The world’s leading annual water event, World Water Week, will be revamped to help solve global problems after the pandemic. The week will be held on 23-27 August as a digital meeting place where people across the world join forces to tackle the climate crisis, food security, sanitation, and other urgent issues. From 25 January, convenors are invited to create sessions. New this year is a focus on solving five key challenges, which will run as a common thread through the programme. As water is rapidly becoming one of humanity’s greatest challenges, World Water Week is more important than ever as a platform for international cooperation. Water is also increasingly recognized as an instrumental force in addressing other threats such as the climate crisis and the pandemic. World Water Week 2021, therefore, has a crucial role to play and the organizers at Stockholm International Water Institute decided early to move this year’s conference online to ensure that it can take place despite the global pandemic.
More resilient societies
“With less than a decade to reach the sustainable development goals, address water shortages, halve carbon emissions, and reverse biodiversity loss, the world cannot afford business-as-usual, and that goes for us too.
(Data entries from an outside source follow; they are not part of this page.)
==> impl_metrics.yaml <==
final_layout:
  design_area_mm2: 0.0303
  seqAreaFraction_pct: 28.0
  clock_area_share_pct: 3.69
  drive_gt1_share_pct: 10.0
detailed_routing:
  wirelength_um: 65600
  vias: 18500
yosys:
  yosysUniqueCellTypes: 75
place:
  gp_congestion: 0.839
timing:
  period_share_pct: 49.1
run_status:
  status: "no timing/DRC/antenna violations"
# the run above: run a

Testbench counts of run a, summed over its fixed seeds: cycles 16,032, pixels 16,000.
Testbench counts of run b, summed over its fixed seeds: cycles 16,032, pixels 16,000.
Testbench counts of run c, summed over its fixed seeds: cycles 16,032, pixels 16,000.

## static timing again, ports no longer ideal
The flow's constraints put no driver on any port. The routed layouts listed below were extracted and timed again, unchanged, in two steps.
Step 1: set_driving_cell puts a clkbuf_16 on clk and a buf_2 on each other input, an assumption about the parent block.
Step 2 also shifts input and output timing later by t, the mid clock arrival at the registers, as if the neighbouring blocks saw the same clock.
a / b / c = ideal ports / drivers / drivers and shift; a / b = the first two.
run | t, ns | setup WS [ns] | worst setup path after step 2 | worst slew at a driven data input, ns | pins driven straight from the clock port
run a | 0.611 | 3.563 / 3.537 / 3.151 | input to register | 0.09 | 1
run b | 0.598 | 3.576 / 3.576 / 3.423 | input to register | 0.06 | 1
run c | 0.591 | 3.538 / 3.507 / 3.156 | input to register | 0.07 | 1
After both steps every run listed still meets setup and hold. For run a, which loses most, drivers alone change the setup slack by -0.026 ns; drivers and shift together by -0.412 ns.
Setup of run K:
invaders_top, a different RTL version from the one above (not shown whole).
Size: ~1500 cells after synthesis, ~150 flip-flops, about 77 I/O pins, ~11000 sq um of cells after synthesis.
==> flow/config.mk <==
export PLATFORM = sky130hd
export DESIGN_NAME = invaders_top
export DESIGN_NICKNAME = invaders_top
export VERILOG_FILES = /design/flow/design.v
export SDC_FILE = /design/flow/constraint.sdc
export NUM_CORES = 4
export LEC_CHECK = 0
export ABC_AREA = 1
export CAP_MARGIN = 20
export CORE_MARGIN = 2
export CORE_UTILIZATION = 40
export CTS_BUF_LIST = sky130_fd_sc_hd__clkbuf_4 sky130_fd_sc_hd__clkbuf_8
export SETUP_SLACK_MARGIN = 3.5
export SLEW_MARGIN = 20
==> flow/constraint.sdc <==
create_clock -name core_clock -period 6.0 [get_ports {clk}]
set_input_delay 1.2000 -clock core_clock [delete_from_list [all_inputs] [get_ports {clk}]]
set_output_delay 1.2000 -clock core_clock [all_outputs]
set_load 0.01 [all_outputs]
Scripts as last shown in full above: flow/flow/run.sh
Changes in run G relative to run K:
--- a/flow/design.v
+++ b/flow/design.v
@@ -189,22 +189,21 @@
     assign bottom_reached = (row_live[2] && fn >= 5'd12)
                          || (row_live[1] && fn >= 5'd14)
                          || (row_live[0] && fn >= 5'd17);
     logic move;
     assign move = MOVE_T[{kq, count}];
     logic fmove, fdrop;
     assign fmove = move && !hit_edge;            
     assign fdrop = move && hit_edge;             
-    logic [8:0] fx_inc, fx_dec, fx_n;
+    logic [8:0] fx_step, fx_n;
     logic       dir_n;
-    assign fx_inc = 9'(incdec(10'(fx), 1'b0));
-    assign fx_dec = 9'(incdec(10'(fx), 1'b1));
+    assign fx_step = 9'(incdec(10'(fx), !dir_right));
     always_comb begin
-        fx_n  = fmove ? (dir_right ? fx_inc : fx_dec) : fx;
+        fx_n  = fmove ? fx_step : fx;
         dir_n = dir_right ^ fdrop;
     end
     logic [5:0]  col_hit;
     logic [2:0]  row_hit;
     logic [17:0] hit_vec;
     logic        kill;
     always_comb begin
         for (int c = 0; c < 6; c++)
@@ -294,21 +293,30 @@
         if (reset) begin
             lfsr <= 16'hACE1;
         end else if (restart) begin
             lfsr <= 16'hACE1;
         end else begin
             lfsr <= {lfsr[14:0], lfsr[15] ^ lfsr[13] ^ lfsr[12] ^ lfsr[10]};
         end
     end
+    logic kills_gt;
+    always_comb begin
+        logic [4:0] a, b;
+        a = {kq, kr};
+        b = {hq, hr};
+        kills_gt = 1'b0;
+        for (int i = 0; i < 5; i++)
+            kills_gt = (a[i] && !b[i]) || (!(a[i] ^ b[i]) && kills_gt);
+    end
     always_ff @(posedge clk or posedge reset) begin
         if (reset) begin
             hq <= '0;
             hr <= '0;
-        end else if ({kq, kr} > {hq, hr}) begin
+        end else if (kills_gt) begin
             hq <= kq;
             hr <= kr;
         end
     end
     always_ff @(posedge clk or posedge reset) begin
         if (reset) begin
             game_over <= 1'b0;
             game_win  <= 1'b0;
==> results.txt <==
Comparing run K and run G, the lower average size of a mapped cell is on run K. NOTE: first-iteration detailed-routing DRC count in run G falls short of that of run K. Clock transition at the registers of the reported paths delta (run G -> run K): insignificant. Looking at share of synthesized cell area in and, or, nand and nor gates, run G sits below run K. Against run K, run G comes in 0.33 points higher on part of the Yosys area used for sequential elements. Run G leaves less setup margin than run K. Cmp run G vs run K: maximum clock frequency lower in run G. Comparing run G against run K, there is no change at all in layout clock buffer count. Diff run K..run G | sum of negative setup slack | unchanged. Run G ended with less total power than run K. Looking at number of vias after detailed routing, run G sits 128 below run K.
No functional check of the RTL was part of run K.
Because water is key to building more resilient societies, World Water Week needs to be more than a conference,” explains Henrika Thomasson, who leads the World Water Week and Communications team at Stockholm International Water Institute (SIWI).
Eccelerator events
World Water Week 2021 is based on the theme of Building Resilience Faster and has been designed to speed up concrete action. The programme is centred around five challenges that participants work together to solve but also focuses on factors that accelerate change. Through accelerator events, participants can strengthen their competence within key areas such as communication, behavioural change, leadership in business, innovation, and collaboration.
Co-creation approach
“This is a new way of thinking and absolutely necessary if we are to achieve fast transformations. Other sectors are undergoing exponential change and we need that perspective to drive resilience and sustainability,” Henrika Thomasson says. World Water Week 2021 will be co-created with leading international organizations holding different sessions. A Call for proposals opened 25 January. World Water Week, which dates back to 1991, was early in adopting this co-creation approach and the Week is still unusual in that it attracts participants from more than 130 countries and all sectors of society. The diversity is even growing year on year, as people with backgrounds in fields such as climate, food, energy, finance, and health join the water community that originally attended the yearly week in Stockholm.
International collaboration
“To create real change, we need to work across borders between countries, professions and academic fields. I am proud that World Water Week is known both as an informative and informal conference that people attend to expand their knowledge and their networks. This way, World Water Week can serve as a platform for the international collaboration that we urgently need,” says Torgny Holmgren, Executive Director of SIWI.